▶ _What to produce_
Would you copy each line of the data below that has "item"?

▶ _Input_

···

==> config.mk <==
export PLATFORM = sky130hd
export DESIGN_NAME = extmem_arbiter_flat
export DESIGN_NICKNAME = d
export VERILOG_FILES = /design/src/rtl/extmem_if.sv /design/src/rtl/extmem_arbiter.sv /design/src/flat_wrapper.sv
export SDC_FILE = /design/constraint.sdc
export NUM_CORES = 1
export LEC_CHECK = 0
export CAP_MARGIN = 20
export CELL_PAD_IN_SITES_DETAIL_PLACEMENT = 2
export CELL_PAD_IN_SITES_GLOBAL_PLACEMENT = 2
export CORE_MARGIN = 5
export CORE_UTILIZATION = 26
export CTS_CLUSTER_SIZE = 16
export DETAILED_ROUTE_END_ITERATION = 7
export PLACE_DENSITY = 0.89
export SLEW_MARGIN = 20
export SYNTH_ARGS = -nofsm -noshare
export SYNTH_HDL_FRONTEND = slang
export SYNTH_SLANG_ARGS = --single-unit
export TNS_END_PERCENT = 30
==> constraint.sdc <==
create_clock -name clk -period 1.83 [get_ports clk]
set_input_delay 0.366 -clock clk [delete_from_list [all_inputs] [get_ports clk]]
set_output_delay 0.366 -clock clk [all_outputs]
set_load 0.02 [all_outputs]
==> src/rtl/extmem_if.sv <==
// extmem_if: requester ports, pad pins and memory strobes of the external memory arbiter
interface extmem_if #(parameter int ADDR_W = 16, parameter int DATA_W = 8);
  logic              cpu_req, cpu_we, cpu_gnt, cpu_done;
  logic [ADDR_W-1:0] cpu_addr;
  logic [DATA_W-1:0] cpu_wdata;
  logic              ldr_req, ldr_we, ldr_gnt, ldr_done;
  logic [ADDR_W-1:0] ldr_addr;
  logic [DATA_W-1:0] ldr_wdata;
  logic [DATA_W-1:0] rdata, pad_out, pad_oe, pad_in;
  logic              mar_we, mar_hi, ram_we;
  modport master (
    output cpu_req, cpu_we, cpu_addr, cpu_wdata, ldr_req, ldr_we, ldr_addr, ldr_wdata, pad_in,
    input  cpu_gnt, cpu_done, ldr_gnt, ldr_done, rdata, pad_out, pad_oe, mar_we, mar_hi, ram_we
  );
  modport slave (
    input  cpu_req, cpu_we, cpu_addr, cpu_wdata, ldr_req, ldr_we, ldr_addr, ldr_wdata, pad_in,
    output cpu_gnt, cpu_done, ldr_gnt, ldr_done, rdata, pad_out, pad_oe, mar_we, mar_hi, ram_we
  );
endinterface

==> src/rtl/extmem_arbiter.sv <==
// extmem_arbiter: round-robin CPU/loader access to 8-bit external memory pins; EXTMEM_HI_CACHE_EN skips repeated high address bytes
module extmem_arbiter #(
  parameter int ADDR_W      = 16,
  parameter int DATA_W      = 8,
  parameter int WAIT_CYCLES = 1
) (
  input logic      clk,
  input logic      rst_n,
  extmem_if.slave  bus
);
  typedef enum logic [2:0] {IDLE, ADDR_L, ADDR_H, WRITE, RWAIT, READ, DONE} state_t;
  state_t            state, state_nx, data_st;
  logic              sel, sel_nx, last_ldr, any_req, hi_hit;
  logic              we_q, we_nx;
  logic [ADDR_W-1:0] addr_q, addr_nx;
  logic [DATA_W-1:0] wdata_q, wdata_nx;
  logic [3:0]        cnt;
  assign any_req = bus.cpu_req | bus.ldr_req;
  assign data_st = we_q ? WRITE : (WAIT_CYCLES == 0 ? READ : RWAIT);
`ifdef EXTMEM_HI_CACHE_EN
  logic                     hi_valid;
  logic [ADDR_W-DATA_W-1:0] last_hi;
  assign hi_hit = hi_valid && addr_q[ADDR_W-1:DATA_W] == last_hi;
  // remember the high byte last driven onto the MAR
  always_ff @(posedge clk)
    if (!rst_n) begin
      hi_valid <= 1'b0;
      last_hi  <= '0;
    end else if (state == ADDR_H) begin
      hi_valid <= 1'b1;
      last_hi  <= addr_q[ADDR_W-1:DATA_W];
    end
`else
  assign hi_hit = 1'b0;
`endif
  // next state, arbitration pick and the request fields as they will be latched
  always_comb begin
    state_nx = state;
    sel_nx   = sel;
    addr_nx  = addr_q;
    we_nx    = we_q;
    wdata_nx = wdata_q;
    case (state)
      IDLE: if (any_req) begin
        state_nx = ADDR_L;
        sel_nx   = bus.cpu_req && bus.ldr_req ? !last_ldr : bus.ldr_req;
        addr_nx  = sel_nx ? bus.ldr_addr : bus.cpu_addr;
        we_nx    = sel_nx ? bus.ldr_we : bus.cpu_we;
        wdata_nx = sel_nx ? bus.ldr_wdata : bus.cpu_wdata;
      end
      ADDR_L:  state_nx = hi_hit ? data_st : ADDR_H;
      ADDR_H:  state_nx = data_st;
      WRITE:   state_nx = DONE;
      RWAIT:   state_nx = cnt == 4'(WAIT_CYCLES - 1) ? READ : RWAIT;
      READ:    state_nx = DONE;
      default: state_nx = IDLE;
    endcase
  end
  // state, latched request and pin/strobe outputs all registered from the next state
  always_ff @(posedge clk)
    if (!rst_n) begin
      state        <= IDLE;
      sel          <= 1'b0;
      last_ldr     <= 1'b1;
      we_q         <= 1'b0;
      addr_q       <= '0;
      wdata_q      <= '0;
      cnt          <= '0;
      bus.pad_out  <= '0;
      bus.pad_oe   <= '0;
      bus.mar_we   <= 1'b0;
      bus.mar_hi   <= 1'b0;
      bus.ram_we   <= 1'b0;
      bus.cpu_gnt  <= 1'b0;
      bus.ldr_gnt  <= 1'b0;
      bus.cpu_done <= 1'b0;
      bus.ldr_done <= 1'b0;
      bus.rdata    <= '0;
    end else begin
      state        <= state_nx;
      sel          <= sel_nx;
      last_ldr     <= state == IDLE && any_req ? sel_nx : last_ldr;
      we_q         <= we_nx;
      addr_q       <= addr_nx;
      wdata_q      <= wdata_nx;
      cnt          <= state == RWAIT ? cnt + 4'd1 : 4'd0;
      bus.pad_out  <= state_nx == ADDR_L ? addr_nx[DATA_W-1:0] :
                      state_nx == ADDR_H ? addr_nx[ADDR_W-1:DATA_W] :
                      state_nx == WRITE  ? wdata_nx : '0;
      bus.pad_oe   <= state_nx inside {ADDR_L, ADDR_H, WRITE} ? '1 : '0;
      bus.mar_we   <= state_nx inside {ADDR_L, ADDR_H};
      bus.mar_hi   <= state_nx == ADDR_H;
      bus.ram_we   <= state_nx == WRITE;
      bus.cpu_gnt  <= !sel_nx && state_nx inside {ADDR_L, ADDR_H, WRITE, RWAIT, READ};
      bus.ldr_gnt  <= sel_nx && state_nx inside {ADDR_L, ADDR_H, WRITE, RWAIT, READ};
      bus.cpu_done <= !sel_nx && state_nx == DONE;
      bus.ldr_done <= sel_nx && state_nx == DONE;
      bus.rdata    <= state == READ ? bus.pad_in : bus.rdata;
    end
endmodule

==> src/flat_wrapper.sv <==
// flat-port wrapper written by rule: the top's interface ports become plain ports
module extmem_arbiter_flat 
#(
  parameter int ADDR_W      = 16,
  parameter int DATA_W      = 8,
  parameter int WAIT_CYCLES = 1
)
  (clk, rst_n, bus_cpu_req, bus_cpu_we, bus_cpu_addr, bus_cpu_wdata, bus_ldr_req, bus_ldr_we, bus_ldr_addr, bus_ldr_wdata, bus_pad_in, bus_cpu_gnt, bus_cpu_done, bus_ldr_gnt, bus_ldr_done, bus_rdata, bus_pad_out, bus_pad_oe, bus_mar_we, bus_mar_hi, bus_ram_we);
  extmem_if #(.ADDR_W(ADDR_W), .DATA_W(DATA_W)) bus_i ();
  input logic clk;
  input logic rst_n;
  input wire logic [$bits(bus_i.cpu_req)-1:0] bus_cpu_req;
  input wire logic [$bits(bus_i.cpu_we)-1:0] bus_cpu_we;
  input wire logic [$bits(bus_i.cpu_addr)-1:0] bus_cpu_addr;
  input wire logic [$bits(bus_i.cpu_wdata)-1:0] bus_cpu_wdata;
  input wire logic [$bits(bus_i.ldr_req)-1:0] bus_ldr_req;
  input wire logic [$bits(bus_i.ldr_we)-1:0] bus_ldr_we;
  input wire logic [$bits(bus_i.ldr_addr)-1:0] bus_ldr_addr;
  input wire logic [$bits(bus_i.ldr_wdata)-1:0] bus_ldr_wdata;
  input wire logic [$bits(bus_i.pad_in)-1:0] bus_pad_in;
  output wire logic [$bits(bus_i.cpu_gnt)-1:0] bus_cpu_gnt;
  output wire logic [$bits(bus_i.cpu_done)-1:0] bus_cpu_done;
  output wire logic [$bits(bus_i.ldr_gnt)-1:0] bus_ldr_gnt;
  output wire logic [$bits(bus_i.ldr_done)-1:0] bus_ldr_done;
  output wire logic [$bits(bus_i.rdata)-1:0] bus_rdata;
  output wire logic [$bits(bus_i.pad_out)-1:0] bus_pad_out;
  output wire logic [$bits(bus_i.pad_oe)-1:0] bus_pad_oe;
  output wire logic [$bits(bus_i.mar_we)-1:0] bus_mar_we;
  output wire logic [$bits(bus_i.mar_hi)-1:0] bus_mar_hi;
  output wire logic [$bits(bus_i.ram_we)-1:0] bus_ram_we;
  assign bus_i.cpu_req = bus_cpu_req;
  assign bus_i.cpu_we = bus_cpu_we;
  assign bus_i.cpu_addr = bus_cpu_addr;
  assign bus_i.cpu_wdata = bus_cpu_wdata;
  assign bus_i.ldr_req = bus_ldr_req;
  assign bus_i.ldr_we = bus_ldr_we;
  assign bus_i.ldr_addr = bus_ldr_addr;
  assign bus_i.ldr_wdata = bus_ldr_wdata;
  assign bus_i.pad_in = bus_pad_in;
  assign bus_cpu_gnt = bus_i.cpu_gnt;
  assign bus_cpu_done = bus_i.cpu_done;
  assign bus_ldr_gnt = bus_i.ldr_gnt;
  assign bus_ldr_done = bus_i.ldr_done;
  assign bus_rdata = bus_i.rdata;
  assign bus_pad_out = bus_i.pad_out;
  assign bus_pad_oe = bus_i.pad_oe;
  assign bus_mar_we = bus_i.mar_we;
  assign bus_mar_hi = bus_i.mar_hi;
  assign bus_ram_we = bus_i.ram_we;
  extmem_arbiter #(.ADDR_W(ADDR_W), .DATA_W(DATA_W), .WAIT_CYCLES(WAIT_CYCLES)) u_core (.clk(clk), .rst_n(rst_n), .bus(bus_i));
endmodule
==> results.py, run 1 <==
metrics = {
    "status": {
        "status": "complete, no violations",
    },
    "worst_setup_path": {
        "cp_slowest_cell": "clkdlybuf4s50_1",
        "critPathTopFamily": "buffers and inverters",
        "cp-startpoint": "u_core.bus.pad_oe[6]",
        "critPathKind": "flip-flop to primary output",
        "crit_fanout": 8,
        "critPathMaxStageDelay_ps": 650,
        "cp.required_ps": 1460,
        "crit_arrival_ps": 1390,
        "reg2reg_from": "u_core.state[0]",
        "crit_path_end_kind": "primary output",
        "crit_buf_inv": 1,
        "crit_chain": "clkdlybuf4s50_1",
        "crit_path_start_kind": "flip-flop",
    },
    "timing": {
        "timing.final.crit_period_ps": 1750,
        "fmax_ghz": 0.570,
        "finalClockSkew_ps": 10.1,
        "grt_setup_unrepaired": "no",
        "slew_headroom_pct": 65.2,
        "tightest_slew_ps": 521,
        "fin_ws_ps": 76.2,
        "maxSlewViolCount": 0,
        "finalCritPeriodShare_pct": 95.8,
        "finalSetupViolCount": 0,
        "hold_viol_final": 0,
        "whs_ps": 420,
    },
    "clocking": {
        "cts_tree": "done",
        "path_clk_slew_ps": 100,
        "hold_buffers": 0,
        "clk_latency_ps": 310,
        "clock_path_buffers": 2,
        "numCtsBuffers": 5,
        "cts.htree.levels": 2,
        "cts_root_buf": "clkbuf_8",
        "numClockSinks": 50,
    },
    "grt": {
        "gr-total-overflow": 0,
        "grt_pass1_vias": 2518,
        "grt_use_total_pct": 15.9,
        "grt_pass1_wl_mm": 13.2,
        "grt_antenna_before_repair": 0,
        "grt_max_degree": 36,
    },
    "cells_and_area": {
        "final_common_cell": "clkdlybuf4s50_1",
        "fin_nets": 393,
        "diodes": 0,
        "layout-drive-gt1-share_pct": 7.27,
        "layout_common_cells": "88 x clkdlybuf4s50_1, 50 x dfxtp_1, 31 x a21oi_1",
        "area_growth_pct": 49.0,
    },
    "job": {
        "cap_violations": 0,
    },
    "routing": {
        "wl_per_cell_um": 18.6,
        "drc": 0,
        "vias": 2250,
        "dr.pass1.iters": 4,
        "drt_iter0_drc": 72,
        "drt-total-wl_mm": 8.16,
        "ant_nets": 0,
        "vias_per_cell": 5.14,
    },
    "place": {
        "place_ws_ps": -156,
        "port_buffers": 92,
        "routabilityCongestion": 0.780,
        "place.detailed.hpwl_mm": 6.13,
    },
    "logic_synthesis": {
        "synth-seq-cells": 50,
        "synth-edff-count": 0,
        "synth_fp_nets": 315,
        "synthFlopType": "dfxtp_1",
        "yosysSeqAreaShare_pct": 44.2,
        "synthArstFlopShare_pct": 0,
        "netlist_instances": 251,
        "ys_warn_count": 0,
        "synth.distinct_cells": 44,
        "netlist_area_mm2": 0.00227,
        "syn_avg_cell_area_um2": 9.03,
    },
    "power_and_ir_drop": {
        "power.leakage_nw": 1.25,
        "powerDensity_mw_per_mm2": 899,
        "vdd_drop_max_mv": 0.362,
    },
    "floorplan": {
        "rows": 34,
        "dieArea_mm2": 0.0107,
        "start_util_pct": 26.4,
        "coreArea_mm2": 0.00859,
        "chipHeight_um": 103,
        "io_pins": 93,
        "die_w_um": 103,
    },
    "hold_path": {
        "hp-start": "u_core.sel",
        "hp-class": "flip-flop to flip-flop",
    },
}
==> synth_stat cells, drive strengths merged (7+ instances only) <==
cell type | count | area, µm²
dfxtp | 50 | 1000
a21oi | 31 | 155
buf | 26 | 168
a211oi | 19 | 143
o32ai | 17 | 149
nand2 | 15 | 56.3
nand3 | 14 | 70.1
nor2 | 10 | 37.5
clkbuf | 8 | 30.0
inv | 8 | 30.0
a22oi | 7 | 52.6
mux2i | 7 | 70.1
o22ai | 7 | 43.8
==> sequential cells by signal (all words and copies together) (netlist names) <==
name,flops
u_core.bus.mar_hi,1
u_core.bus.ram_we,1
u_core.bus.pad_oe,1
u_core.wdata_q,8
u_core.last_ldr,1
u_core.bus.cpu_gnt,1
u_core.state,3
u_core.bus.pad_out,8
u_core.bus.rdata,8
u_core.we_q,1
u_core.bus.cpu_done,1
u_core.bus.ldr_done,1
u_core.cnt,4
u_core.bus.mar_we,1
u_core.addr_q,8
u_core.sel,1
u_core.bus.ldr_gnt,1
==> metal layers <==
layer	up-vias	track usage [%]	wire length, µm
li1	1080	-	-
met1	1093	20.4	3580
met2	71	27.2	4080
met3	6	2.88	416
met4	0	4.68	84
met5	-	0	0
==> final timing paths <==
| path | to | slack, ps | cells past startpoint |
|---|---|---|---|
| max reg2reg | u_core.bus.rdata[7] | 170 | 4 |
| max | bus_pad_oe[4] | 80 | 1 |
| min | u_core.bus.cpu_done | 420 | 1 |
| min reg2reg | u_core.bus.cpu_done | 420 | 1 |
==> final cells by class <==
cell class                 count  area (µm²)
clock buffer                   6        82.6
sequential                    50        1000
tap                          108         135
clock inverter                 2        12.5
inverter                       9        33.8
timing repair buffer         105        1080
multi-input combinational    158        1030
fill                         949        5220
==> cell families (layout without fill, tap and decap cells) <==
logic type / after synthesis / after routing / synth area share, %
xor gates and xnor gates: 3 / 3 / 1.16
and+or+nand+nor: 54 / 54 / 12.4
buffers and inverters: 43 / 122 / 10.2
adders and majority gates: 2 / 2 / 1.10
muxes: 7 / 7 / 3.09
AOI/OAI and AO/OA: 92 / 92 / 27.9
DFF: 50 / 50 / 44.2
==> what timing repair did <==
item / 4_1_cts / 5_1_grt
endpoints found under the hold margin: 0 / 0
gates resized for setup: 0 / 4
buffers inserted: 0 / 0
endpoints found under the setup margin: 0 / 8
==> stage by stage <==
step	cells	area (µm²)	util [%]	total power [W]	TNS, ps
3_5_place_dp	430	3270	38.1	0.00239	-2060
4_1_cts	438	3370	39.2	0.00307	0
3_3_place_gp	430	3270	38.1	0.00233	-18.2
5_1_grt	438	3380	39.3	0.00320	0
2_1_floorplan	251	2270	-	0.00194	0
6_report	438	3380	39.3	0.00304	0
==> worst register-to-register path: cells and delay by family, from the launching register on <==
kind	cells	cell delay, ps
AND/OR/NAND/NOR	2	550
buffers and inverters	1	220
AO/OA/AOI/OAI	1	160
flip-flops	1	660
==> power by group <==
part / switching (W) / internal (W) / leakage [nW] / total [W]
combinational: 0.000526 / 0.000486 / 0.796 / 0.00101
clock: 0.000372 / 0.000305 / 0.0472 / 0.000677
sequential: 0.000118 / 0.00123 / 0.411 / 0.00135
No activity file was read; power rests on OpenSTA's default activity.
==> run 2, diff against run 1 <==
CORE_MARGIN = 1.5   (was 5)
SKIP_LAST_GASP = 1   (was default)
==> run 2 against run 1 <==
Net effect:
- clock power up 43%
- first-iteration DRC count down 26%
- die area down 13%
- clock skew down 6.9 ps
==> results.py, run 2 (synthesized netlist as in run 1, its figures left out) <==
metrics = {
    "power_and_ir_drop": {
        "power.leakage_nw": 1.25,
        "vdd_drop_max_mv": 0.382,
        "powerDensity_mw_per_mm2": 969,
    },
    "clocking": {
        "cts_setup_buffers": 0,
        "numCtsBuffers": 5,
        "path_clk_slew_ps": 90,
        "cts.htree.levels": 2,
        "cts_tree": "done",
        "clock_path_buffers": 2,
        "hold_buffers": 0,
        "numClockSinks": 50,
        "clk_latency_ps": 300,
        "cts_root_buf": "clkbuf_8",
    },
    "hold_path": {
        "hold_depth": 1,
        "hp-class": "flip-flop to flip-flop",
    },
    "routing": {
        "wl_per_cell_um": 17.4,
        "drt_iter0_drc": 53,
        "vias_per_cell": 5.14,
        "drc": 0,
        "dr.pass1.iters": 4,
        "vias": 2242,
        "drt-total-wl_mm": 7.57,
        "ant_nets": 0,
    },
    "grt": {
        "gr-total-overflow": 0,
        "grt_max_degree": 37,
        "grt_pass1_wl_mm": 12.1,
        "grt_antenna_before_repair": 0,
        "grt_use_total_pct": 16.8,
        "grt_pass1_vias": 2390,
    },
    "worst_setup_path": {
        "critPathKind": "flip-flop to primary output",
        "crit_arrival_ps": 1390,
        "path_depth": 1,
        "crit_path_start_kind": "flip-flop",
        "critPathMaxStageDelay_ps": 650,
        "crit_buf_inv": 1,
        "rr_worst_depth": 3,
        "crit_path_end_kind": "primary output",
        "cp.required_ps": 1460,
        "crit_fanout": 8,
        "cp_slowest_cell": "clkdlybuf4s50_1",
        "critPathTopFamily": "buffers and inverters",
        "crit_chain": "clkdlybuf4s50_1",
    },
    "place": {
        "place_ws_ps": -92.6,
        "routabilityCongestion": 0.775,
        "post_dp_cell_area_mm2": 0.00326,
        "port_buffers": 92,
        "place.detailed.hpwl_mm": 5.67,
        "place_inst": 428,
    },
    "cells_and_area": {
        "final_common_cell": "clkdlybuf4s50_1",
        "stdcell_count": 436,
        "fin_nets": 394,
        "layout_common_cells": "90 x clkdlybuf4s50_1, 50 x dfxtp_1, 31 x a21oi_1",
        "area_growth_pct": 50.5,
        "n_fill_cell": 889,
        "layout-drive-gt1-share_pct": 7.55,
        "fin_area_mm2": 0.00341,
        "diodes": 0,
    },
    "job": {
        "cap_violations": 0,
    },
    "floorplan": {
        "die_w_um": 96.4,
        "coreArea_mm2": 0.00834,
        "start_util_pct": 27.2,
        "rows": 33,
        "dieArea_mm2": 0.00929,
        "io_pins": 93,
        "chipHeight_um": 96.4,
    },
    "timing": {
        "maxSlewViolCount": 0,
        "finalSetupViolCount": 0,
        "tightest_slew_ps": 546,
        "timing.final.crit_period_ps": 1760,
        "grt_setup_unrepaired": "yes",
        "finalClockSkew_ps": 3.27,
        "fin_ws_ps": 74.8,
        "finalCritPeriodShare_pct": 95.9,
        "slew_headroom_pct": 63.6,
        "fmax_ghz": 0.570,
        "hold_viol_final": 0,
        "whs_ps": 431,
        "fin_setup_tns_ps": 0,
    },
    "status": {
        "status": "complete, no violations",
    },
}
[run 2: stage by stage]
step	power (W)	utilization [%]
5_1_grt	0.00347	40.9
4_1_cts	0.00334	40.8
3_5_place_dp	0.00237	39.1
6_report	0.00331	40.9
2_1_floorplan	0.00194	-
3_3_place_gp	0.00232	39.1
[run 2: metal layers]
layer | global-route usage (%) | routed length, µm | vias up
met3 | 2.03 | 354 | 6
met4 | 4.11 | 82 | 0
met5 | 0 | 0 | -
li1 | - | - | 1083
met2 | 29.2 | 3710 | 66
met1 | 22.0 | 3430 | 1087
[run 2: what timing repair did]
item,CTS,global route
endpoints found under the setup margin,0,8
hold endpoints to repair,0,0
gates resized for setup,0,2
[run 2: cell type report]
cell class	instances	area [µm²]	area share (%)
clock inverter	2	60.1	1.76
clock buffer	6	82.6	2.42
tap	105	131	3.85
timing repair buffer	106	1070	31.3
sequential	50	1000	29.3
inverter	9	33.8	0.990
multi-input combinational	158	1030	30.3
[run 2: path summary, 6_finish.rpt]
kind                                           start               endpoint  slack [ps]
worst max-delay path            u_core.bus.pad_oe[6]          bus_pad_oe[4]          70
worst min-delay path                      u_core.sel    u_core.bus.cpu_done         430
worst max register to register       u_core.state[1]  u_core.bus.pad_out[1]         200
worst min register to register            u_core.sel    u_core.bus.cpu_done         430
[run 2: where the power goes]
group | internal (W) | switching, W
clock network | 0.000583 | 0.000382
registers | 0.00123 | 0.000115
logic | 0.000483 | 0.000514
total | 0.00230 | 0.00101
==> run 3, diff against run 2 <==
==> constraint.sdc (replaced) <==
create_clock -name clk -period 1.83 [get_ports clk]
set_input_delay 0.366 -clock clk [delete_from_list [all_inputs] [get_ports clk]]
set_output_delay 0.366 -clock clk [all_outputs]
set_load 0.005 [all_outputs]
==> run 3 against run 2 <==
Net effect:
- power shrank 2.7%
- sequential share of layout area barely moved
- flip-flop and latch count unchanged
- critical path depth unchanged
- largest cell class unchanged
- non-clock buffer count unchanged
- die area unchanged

···

▶ _Output for this task_
item / 4_1_cts / 5_1_grt
item,CTS,global route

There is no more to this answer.